Here is a list of arguments.
1. The lead indicators in any economic recovery are housing finance and retail sales. Both of these critical numbers have improved in recent times but nowhere near the rate of previous cycles in the early 1990s, and after the implementation of the GST.
The most recent evidence of this modest recovery can be seen in the sales numbers reported by the discretionary retailers around the country. Investors have got excited by the profit numbers and have been buying shares, but the reality is most of the earnings lift has come from recent cost-cutting rather than sales growth. This dynamic has a limited shelf life.

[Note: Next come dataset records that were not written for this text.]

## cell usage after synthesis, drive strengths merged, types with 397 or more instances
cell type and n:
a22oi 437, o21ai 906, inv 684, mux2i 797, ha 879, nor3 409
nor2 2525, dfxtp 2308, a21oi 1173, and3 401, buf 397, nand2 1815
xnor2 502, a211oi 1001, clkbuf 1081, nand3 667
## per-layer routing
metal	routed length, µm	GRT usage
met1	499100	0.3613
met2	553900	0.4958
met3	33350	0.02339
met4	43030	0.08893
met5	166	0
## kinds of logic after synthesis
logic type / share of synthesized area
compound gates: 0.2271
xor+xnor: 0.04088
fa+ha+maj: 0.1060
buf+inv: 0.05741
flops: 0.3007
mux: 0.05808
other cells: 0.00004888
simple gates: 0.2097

2. The latest figures by the Housing Industry Association trumpeted that housing affordability in Australia improved during the December quarter and was now the best it has been since 2009. This is cold comfort, though. Housing affordability is only approaching the longer-term average and is not cheap. Australians are still spending about 30 per cent of their disposable incomes on home loans in what remains one of the most expensive housing markets in the world. The last time Australia’s housing market entered a sustained rise, in the 1990s, it did so at much lower price points.
There are only three ways to make houses more affordable – a drop in price, a boost to wages or interest rate cuts. The most sensible of these three now would be lower rates.
3. Consumers are still not in a mood to borrow. The savings rate remains above 10 per cent of incomes and rightly so, with average debt levels hovering at a concerning 150 per cent of household income. While this number has stabilised in recent times, it is not falling. Consumers need as much help as they can find.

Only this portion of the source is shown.